Tenet: If you are going to run a test more than once, it should be automated.

Wednesday, August 2nd, 2006

This post is the second in a seven part series covering my seven tenets of software testing.

Original post (31 Jan 2005)

Automation explained
Test automation means different things to different people in different contexts. When I talk about automated testing I am referring to; A method of executing a test without human intervention, that would otherwise require it. In practical terms that may mean a nUnit test, a GUI test using a commercial testing tool, or a test written using an application’s internal scripting language. The technology is not the key concern, the fact that the test can be run 100% without any human involvement is the key.

Why automate?
The primary reason to automate tests is time. As a tester, you always need more time.

Automation can provide immense reductions in the amount of time required to execute tests. My first introduction to automated testing, in 1997, managed to condense 5 days of manual testing effort into 1 hour of automated execution for a 97.5% reduction in execution time.

Think about that for a moment, by automating our tests, we have achieved the equivalent of adding 40 additional testers to the team, for a fraction of the price. In addition I had taken the drudgery from my teams work day, increasing morale.
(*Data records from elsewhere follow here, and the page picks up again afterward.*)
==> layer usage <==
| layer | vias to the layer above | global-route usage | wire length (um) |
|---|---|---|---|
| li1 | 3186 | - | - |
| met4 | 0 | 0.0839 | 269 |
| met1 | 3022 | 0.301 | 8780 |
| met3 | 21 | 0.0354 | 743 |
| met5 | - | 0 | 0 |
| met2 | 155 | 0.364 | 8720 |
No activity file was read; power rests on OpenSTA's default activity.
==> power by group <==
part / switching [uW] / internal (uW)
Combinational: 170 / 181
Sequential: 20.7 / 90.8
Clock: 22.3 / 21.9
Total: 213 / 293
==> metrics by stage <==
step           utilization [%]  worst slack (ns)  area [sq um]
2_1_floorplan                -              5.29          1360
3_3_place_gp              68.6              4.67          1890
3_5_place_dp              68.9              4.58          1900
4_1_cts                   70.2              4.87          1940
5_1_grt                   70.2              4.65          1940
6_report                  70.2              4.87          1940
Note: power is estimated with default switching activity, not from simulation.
File: config.mk
export PLATFORM = sky130hd
export DESIGN_NAME = led_blink_driver
export DESIGN_NICKNAME = d
export VERILOG_FILES = /design/src/rtl/led_blink_pkg.sv /design/src/rtl/led_blink_driver.sv
export SDC_FILE = /design/constraint.sdc
export NUM_CORES = 1
export LEC_CHECK = 0
export BUFFER_PORTS_ARGS = -buffer_cell sky130_fd_sc_hd__buf_2
export CORE_MARGIN = 1.5
export CORE_UTILIZATION = 57
export CTS_CLUSTER_DIAMETER = 80
export CTS_CLUSTER_SIZE = 24
export DETAILED_ROUTE_END_ITERATION = 10
export PLACE_DENSITY = 0.83
export SLEW_MARGIN = 20
export SYNTH_ARGS = -nofsm -noshare
export SYNTH_HDL_FRONTEND = slang
export SYNTH_SLANG_ARGS = --single-unit
export TNS_END_PERCENT = 10
File: constraint.sdc
create_clock -name system_clk -period 2.3 [get_ports system_clk]
set_clock_uncertainty 0.05 [all_clocks]
set_input_delay 0.115 -clock system_clk [delete_from_list [all_inputs] [get_ports system_clk]]
set_output_delay 0.115 -clock system_clk [all_outputs]
set_load 0.05 [all_outputs]
File: src/rtl/led_blink_pkg.sv
`default_nettype none
// ============================================================================
//  Module      : led_blink_pkg
//  Description : Shared types and default timing constants for the LED blink
//                driver.
//  Revision    : 1.0 - initial release
// ============================================================================
package led_blink_pkg;

    // Sequencer states; the encoding is fixed here so every user agrees on it
    typedef enum logic [1:0] {
        ST_IDLE = 2'd0,
        ST_ON   = 2'd1,
        ST_OFF  = 2'd2
    } led_state_t;

    // 20 ms on / 20 ms off at a 50 MHz system clock
    localparam int unsigned DEF_ON_CYC  = 1_000_000;
    localparam int unsigned DEF_OFF_CYC = 1_000_000;

endpackage : led_blink_pkg
`default_nettype wire

File: src/rtl/led_blink_driver.sv
`default_nettype none
// ============================================================================
//  Module      : led_blink_driver
//  Description : Turns a one-cycle request carrying a blink count into a
//                human-visible on/off LED sequence, with a one-deep pending
//                slot (last request wins) for requests made while busy.
//  Revision    : 1.0 - initial release
// ============================================================================
module led_blink_driver
    import led_blink_pkg::*;
#(
    parameter int unsigned ON_CYC  = DEF_ON_CYC,
    parameter int unsigned OFF_CYC = DEF_OFF_CYC,
    parameter int          CNT_W   = 21,
    parameter int          N_W     = 4
) (
    input  logic           system_clk,
    input  logic           system_rst,
    input  logic           req,
    input  logic [N_W-1:0] req_n,
    output logic           led_out,
    output logic           busy,
    output logic           done
);

    // Terminal counter values for each phase
    localparam logic [CNT_W-1:0] C_ON_LAST  = CNT_W'(ON_CYC - 1);
    localparam logic [CNT_W-1:0] C_OFF_LAST = CNT_W'(OFF_CYC - 1);

    led_state_t     r_state;
    led_state_t     w_state_n;
    logic [CNT_W-1:0] r_cnt;
    logic [CNT_W-1:0] w_cnt_n;
    logic [N_W-1:0] r_left;
    logic [N_W-1:0] w_left_n;
    logic           r_pend_v;
    logic           w_pend_v_n;
    logic [N_W-1:0] r_pend_n;
    logic [N_W-1:0] w_pend_n_n;
    logic           w_done_n;
    logic           w_req_ok;

    // A zero blink count is never a real request
    assign w_req_ok = req && (req_n != '0);

    // Next-state, counter, pending slot and completion decode
    always_comb begin
        w_state_n  = r_state;
        w_cnt_n    = r_cnt + CNT_W'(1);
        w_left_n   = r_left;
        w_pend_v_n = r_pend_v;
        w_pend_n_n = r_pend_n;
        w_done_n   = 1'b0;

        case (r_state)
            ST_IDLE: begin
                w_cnt_n = '0;
                if (w_req_ok) begin
                    w_state_n = ST_ON;
                    w_left_n  = req_n;
                end
            end

            ST_ON: begin
                if (w_req_ok) begin
                    w_pend_v_n = 1'b1;
                    w_pend_n_n = req_n;
                end
                if (r_cnt == C_ON_LAST) begin
                    w_cnt_n   = '0;
                    w_state_n = ST_OFF;
                end
            end

            ST_OFF: begin
                if (w_req_ok) begin
                    w_pend_v_n = 1'b1;
                    w_pend_n_n = req_n;
                end
                if (r_cnt == C_OFF_LAST) begin
                    w_cnt_n = '0;
                    if (r_left > N_W'(1)) begin
                        w_left_n  = r_left - N_W'(1);
                        w_state_n = ST_ON;
                    end else begin
                        // Last blink finished: a same-cycle request beats the
                        // pending one, otherwise the pending one follows on
                        w_done_n = 1'b1;
                        if (w_req_ok) begin
                            w_left_n   = req_n;
                            w_state_n  = ST_ON;
                            w_pend_v_n = 1'b0;
                            w_pend_n_n = '0;
                        end else if (r_pend_v) begin
                            w_left_n   = r_pend_n;
                            w_state_n  = ST_ON;
                            w_pend_v_n = 1'b0;
                            w_pend_n_n = '0;
                        end else begin
                            w_left_n  = '0;
                            w_state_n = ST_IDLE;
                        end
                    end
                end
            end

            default: begin
                w_state_n = ST_IDLE;
                w_cnt_n   = '0;
            end
        endcase
    end

    // State register; outputs are registered from the next state so they
    // line up with the state they describe
    always_ff @(posedge system_clk) begin
        if (system_rst) begin
            r_state  <= ST_IDLE;
            r_cnt    <= '0;
            r_left   <= '0;
            r_pend_v <= 1'b0;
            r_pend_n <= '0;
            led_out  <= 1'b0;
            busy     <= 1'b0;
            done     <= 1'b0;
        end else begin
            r_state  <= w_state_n;
            r_cnt    <= w_cnt_n;
            r_left   <= w_left_n;
            r_pend_v <= w_pend_v_n;
            r_pend_n <= w_pend_n_n;
            led_out  <= (w_state_n == ST_ON);
            busy     <= (w_state_n != ST_IDLE);
            done     <= w_done_n;
        end
    end

endmodule : led_blink_driver
`default_nettype wire
==> out/metrics.csv, run 1 <==
metric;value;unit
cts.hold.buffers_added;0;
pre_cts_slack;322;ps
final_max_slew_viol_count;0;
hp-start;system_rst;
h-tree-depth;2;
ant_nets;0;
ys_warn_count;0;
synthCells;223;
gp_congestion;0.801;
maxSlewHeadroom;0.603;
drcViolationCount;0;
min_to;r_pend_n[3];
clockBufferDepth;2;
fp.coreArea;3130;µm²
synth-edff-count;0;
fin_crit_sh;0.871;
hold_slack;33.4;ps
antenna_found_initial;0;
fin_crit;2000;ps
worstPathArrival;2190;ps
synth_area_leaders;dfxtp_1 36%, nor2_1 6.8%, ha_1 4.5%;
post_drt_wl_per_cell;13.5;µm
row_count;20;
drv_cap;0;
ys_seq_area_frac;0.364;
cts_buffers;5;
nNetsFinal;248;
viasPerCell;5.69;
finalSetupTns;0;ps
critPathKind;register to register;
grt_start_max_net_pins;18;
finalHoldViolations;0;
r2r_cells;6;
holdPathStages;2;
synth_area;1930;µm²
io_buffers;9;
reg2reg_slack;300;ps
status;finished, final reports clean;
synth_cell_types;49;
synth_ff_type;dfxtp_1;
clkTransAtPathRegs;110;ps
worstPathRequired;2490;ps
hpwl;2.75;mm
die_w;61.1;µm
r2r-end;r_left[3];
synth_top_cell_area_share;0.364;
setup_viol;0;
setup_ws;296;ps
grt_usage;0.230;
fmax;499;MHz
vias;1588;
synth_seq_cells;35;
clk_latency;350;ps
yosys.area.top_type;dfxtp_1;
fillers;285;
start_util;0.616;
worst_pin_slew;590;ps
r2r-start;r_state[0];
first_global_vias;1395;
syn_nets;237;
drive_above_1_share;0.123;
grt_remaining_overflow;0;
root_buffer;clkbuf_4;
grt_pass1_wl;6.27;mm
synth.avg_cell_area;8.64;µm²
syn_to_final_growth;7.21;%
end_kind;register;
numClockSinks;35;
cts_resized;0;
post_cts_buffers;0;
cellPowerDensity;560;nW/µm²
crit_fanout;8;
cts_tree;built;
die_area;3740;µm²
async_flop_share;0;
leakagePower;0.708;nW
dieHeight;61.1;µm
hold_path.class;input pin to register;
startpoint_type;register;
drtIter0Drc;119;
first_pass_iters;4;
peakVddDrop;0.311;mV
antennaDiodeCount;0;
totalWireLength;3.76;mm
rsz0062_at_grt;no;
io_pins;10;
## worst max-delay path, stage by stage, from the launching register on
cell and delay (ps):
dfxtp_1 430, inv_1 80, ha_1 300, inv_1 220
a2bb2oi_1 170, or2_1 280, o311a_1 350
## registers in the layout, indices dropped and copies added, names as in the netlist
name,cells
r_pend_n,4
r_left,4
busy,1
r_state,2
done,1
r_pend_v,1
led_out,1
r_cnt,21
## power by group
| group | total, mW | internal, mW | leakage [nW] | switching [mW] |
|---|---|---|---|---|
| combinational | 0.184 | 0.0656 | 0.396 | 0.118 |
| clock | 0.325 | 0.118 | 0.0282 | 0.207 |
| sequential | 0.647 | 0.629 | 0.284 | 0.0187 |
## stage by stage
stage	std cells	utilization	instance area [µm²]	power, mW
global route	279	0.660	2070	1.22
detailed placement	271	0.643	2010	0.843
floorplan	223	-	1930	0.798
finish	279	0.660	2070	1.16
global placement	271	0.643	2010	0.839
CTS	279	0.660	2070	1.17
## per-layer routing
| metal | global-route usage | routed length [µm] | vias to the layer above |
|---|---|---|---|
| met2 | 0.334 | 1580 | 22 |
| met3 | 0.0798 | 153 | 8 |
| met5 | 0 | 0 | - |
| met4 | 0.0994 | 77 | 0 |
| met1 | 0.309 | 1940 | 731 |
| li1 | - | - | 827 |
## area by class of cell
cell class | instances | area (µm²) | area share
multi-input combinational | 168 | 1150 | 0.555
sequential | 35 | 701 | 0.339
clock buffer | 6 | 41.3 | 0.0200
clock inverter | 2 | 12.5 | 0.00606
tap | 44 | 55.1 | 0.0267
inverter | 13 | 48.8 | 0.0236
timing repair buffer | 11 | 60.1 | 0.0291
## worst max-delay path by stage
stage,start,to,depth (start not counted)
floorplan,r_cnt[0],r_pend_n[3],6
global placement,r_cnt[0],r_cnt[14],7
detailed placement,r_cnt[0],r_cnt[4],7
CTS,r_cnt[0],r_cnt[4],7
global route,r_cnt[0],r_cnt[14],7
finish,r_state[0],r_left[3],6
## kinds of logic (layout without fill, tap and decap cells)
kind of cell             after synthesis  count (layout)  synth area share
buffers and inverters                 20              32            0.0409
AND/OR/NAND/NOR                      103             103             0.292
XOR/XNOR                              20              20            0.0909
adder cells (fa/ha/maj)                7               7            0.0455
AO/OA/AOI/OAI                         38              38             0.168
flip-flops                            35              35             0.364
## synthesized netlist by cell type (3+ instances only)
| cell type | count |
|---|---|
| a211oi_1 | 3 |
| a22oi_1 | 3 |
| and3_1 | 3 |
| buf_2 | 3 |
| clkbuf_1 | 4 |
| dfxtp_1 | 35 |
| ha_1 | 7 |
| inv_1 | 12 |
| nand2_1 | 12 |
| nand3_1 | 11 |
| nand3b_1 | 3 |
| nand4_1 | 10 |
| nor2_1 | 35 |
| nor3_1 | 9 |
| o211ai_1 | 3 |
| o21ai_0 | 5 |
| o311ai_0 | 3 |
| o31ai_1 | 3 |
| or2_2 | 3 |
| xnor2_1 | 10 |
| xor2_1 | 10 |
## placed cells by master (no fill, tap or decap), types with 2 or more instances in the layout
cell       instances
a211o_1            2
a211oi_1           3
a22oi_1            3
a2bb2oi_1          2
and2_1             2
and3_1             3
and4_1             2
buf_2              9
buf_4              2
clkbuf_4           5
dfxtp_1           35
ha_1               7
inv_1             12
nand2_1           12
nand3_1           11
nand3b_1           3
nand4_1           10
nor2_1            35
nor3_1             9
nor4_1             2
o211ai_1           3
o21ai_0            5
o21bai_1           2
o221ai_1           2
o311ai_0           3
o31ai_1            3
o41a_1             2
or2_2              3
xnor2_1           10
xor2_1            10
(Power assumes the default switching activity.)
==> run 2: changes to the inputs <==
Settings changed: CORE_ASPECT_RATIO set to 1.4, CTS_BUF_LIST set to sky130_fd_sc_hd__clkbuf_4 sky130_fd_sc_hd__clkbuf_8.
==> run 2 against run 1 <==
Final cell count is 2.2% lower; fmax increased by 2.4%; flip-flop and latch count unchanged; clock-buffer cell count did not move; core utilization decreased by 0.40 points; design area up 1.2%; wire length is 8.5% higher; non-clock buffer count is 1 higher; first-iteration DRC count is 35% lower; combinational power about the same; die area grew 0.14%; critical endpoint unchanged; largest power group unchanged.
==> out/metrics.csv, run 2 (synthesized netlist as in run 1, its figures left out) <==
metric;value;unit;change
startpoint_type;register;;unchanged
final_cell_mix;35 x nor2_1, 35 x dfxtp_1, 12 x inv_1, 12 x nand2_1, 11 x nand3_1;;unchanged
totalWireLength;4.08;mm;was 3.76 mm
cts.hold.buffers_added;0;;unchanged
io_pins;10;;unchanged
largest_reg_flops;21;;unchanged
gp_congestion;0.864;;was 0.801
finalHoldViolations;0;;unchanged
grt_start_max_net_pins;21;;was 18
hpwl;2.99;mm;was 2.75 mm
die_w;52.1;µm;was 61.1 µm
grt_pass1_wl;6.92;mm;was 6.27 mm
worstPathArrival;2080;ps;was 2190 ps
hold_path.class;input pin to register;;unchanged
grt_usage;0.244;;was 0.230
cts_buffers;5;;unchanged
cellPowerDensity;597;nW/µm²;was 560 nW/µm²
die_area;3740;µm²;about the same
fin_crit;1960;ps;was 2000 ps
grt_remaining_overflow;0;;unchanged
worst_pin_slew;543;ps;was 590 ps
reg2reg_slack;340;ps;was 300 ps
antenna_found_initial;0;;unchanged
ant_nets;0;;unchanged
regMostFlops;r_cnt;;unchanged
syn_to_final_growth;8.44;%;was 7.21%
post_cts_buffers;0;;unchanged
fp.coreArea;3180;µm²;was 3130 µm²
setup_viol;0;;unchanged
h-tree-depth;2;;unchanged
dieHeight;71.8;µm;was 61.1 µm
end_kind;register;;unchanged
nNetsFinal;249;;was 248
drtIter0Drc;77;;was 119
vias;1633;;was 1588
antennaDiodeCount;0;;unchanged
clkTransAtPathRegs;60;ps;was 110 ps
maxSlewHeadroom;0.635;;was 0.603
finalSetupTns;0;ps;unchanged
drcViolationCount;0;;unchanged
first_pass_iters;4;;unchanged
final_max_slew_viol_count;0;;unchanged
numClockSinks;35;;unchanged
post_drt_wl_per_cell;14.9;µm;was 13.5 µm
clk_latency;280;ps;was 350 ps
first_global_vias;1616;;was 1395
cts_resized;0;;unchanged
fin_crit_sh;0.851;;was 0.871
root_buffer;clkbuf_8;;was clkbuf_4
top_regs;r_cnt x21, r_left x4, r_pend_n x4;;unchanged
leakagePower;0.726;nW;was 0.708 nW
r2r-start;r_cnt[14];;was r_state[0]
peakVddDrop;0.435;mV;was 0.311 mV
crit_fanout;5;;was 8
startpoint;r_cnt[14];;was r_state[0]
fmax;511;MHz;was 499 MHz
drive_above_1_share;0.124;;was 0.123
worstPathRequired;2430;ps;was 2490 ps
cts_tree;built;;unchanged
row_count;24;;was 20
total_power;1.25;mW;was 1.16 mW
drv_cap;0;;unchanged
status;finished, final reports clean;;unchanged
clockBufferDepth;2;;unchanged
rsz0062_at_grt;no;;unchanged
critPathKind;register to register;;unchanged
io_buffers;9;;unchanged
start_util;0.605;;was 0.616
viasPerCell;5.98;;was 5.69
hp-start;system_rst;;unchanged
[run 2: cell count changes in the layout (fill, tap and decap cells not counted)]
| cell | change |
|---|---|
| buf_4 | +1 |
| clkbuf_1 | -1 |
| clkbuf_4 | -4 |
| clkbuf_8 | +5 |
| clkinv_2 | -1 |
| clkinvlp_4 | -1 |
[run 2: final timing paths]
check / end / cells past startpoint
worst max-delay path: r_left[3] / 5
worst min-delay path: r_pend_n[3] / 2
worst max register to register: r_left[3] / 5
worst min register to register: r_cnt[0] / 1
[run 2: report_power, final]
group / internal, mW / leakage [nW] / switching (mW)
combinational: 0.0660 / 0.401 / 0.120
clock: 0.213 / 0.0406 / 0.199
sequential: 0.629 / 0.284 / 0.0192
[run 2: area by class of cell]
class / instances / area, µm²
multi-input combinational: 168 / 1150
fill: 294 / 1090
sequential: 35 / 701
clock buffer: 6 / 76.3
timing repair buffer: 12 / 67.6
inverter: 13 / 48.8
tap: 39 / 48.8
[run 2: layer usage]
layer / GRT usage / up-vias / share of wire / routed length (µm)
li1: - / 825 / - / -
met1: 0.281 / 780 / 0.43 / 1750
met2: 0.422 / 21 / 0.52 / 2130
met3: 0.0542 / 7 / 0.030 / 122
met4: 0.114 / 0 / 0.018 / 72
met5: 0 / - / 0 / 0
[run 2: per-stage QoR]
stage	std cells	util	area, µm²	hold slack, ps	worst slack (ps)
3_5_place_dp	267	0.632	2010	391	346
2_1_floorplan	223	-	1930	212	529
6_report	273	0.656	2090	96.1	343
5_1_grt	273	0.656	2090	109	192
3_3_place_gp	267	0.632	2010	386	394
4_1_cts	273	0.656	2090	103	334
[run 2: worst max-delay path, stage by stage, from the launching register on]
cell,delay [ps]
dfxtp_1,370
nor3b_1,360
nand4_2,220
a2bb2oi_1,240
or2_1,270
o311a_1,340
==> run 3: changes to the inputs <==
Settings changed: CELL_PAD_IN_SITES_DETAIL_PLACEMENT set to 1, CELL_PAD_IN_SITES_GLOBAL_PLACEMENT set to 1, CORE_UTILIZATION 57 to 48, PLACE_DENSITY 0.83 to 0.89.
==> run 3 against run 2 <==
Hold slack got worse by 5.0 ps; combinational power rose by 4%; design area rose by 1.9%; global-route usage fell by 0.14 points.
==> out/metrics.csv, run 3 (synthesized netlist as in run 1, its figures left out) <==
metric;value;unit;change
status;finished, final reports clean;;unchanged
crit_fanout;8;;was 5
vias;1702;;was 1633
top_regs;r_cnt x21, r_left x4, r_pend_n x4;;unchanged
drcViolationCount;0;;unchanged
drive_above_1_share;0.135;;was 0.124
cellPowerDensity;634;nW/µm²;was 597 nW/µm²
first_pass_iters;4;;unchanged
drtIter0Drc;52;;was 77
startpoint_type;register;;unchanged
viasPerCell;6.08;;was 5.98
grt_remaining_overflow;0;;unchanged
cts_tree;built;;unchanged
grt_start_max_net_pins;21;;unchanged
crit_path_cell_trace;inv_1, ha_1, inv_1, a2bb2oi_1, or2_1, o311a_1;;was nor3b_1, nand4_2, a2bb2oi_1, or2_1, o311a_1
finalSetupTns;0;ps;unchanged
syn_to_final_growth;10.5;%;was 8.44%
finalHoldViolations;0;;unchanged
first_global_vias;1813;;was 1616
cts_resized;0;;unchanged
totalWireLength;4.83;mm;was 4.08 mm
leakagePower;0.746;nW;was 0.726 nW
design_area;2130;µm²;was 2090 µm²
setup_viol;0;;unchanged
start_util;0.496;;was 0.605
fp.coreArea;3880;µm²;was 3180 µm²
worstPathRequired;2430;ps;about the same
cts_buffers;5;;unchanged
regMostFlops;r_cnt;;unchanged
path_common_cell;inv_1;;
maxSlewHeadroom;0.710;;was 0.635
post_drt_wl_per_cell;17.3;µm;was 14.9 µm
root_buffer;clkbuf_8;;unchanged
grt_pass1_wl;8.30;mm;was 6.92 mm
cts.hold.buffers_added;0;;unchanged
hold_path.class;input pin to register;;unchanged
h-tree-depth;2;;unchanged
clkTransAtPathRegs;70;ps;was 60 ps
io_buffers;9;;unchanged
cpPeakStageDelay;400;ps;was 370 ps
die_w;56.5;µm;was 52.1 µm
final_cell_mix;35 x nor2_1, 35 x dfxtp_1, 12 x inv_1, 12 x nand2_1, 11 x nand3_1;;unchanged
gp_congestion;0.875;;was 0.864
post_cts_buffers;0;;unchanged
clk_latency;290;ps;was 280 ps
hpwl;3.57;mm;was 2.99 mm
grt_usage;0.243;;was 0.244
fin_crit;2010;ps;was 1960 ps
numClockSinks;35;;unchanged
fin_crit_sh;0.875;;was 0.851
drv_cap;0;;unchanged
placed_area;2030;µm²;was 2010 µm²
clockBufferDepth;2;;unchanged
largest_reg_flops;21;;unchanged
io_pins;10;;unchanged
end_kind;register;;unchanged
worstPathArrival;2140;ps;was 2080 ps
rsz0062_at_grt;no;;unchanged
ant_nets;0;;unchanged
fmax;497;MHz;was 511 MHz
dieHeight;78.0;µm;was 71.8 µm
peakVddDrop;0.445;mV;was 0.435 mV
worst_pin_slew;430;ps;was 543 ps
critPathKind;register to register;;unchanged
antennaDiodeCount;0;;unchanged
nNetsFinal;250;;was 249
row_count;27;;was 24
final_max_slew_viol_count;0;;unchanged
die_area;4410;µm²;was 3740 µm²
antenna_found_initial;0;;unchanged
worst_path_max_delay_cell;dfxtp_1;;unchanged
run 3: where the power goes:
group,switching [mW],total [mW],internal [mW],leakage [nW]
combinational,0.128,0.194,0.0664,0.407
clock,0.222,0.507,0.285,0.0549
sequential,0.0192,0.648,0.629,0.284
total,0.369,1.35,0.980,0.746
run 3: path summary, 6_finish.rpt:
path,to,cells after the start,slack [ps],from
setup / recovery,r_left[3],6,290,r_state[0]
hold / removal,r_pend_n[3],2,90,system_rst
setup reg to reg,r_left[3],6,290,r_state[0]
hold reg to reg,r_cnt[0],1,420,r_cnt[0]
run 3: worst max-delay path: cells and delay by family (launching register included):
kind	cells	cell delay [ps]
adders and majority gates	1	310
DFF	1	400
AOI/OAI and AO/OA	2	530
and+or+nand+nor	1	280
buffers and inverters	2	340
run 3: area by class of cell:
class / instances / area [µm²]
Clock buffer: 8 / 104
Fill cell: 473 / 1760
Inverter: 13 / 48.8
Multi-Input combinational cell: 168 / 1150
Sequential cell: 35 / 701
Tap cell: 43 / 53.8
Timing Repair Buffer: 13 / 75.1
run 3: metal layers:
metal	wire (µm)	track usage	vias to the layer above
met5	0	0	-
met4	212	0.150	0
met3	83	0.0283	19
met2	2650	0.460	27
met1	1880	0.243	828
li1	-	-	828
run 3: stage by stage:
step	instances	setup WS [ps]	hold WS [ps]	utilization	power, mW
CTS	280	297	81.2	0.548	1.37
detailed placement	272	340	387	0.521	0.853
global route	280	179	95.2	0.548	1.41
finish	280	288	91.1	0.548	1.35
floorplan	223	529	212	-	0.798
global placement	272	397	381	0.521	0.848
More importantly, it lets your testers perform more ad-hoc testing which is much more effective than performing the same manual test over and over again.

So that’s it then, should we just retrench all our testers, and use automation instead? Well, no.

Despite a recent example where Microsoft retrenched 62 Longhorn testers, citing automation as the cause. Test automaton is generally used to help increase the amount of test coverage that can be achieved with a given schedule and resources, not reduce testing head-count.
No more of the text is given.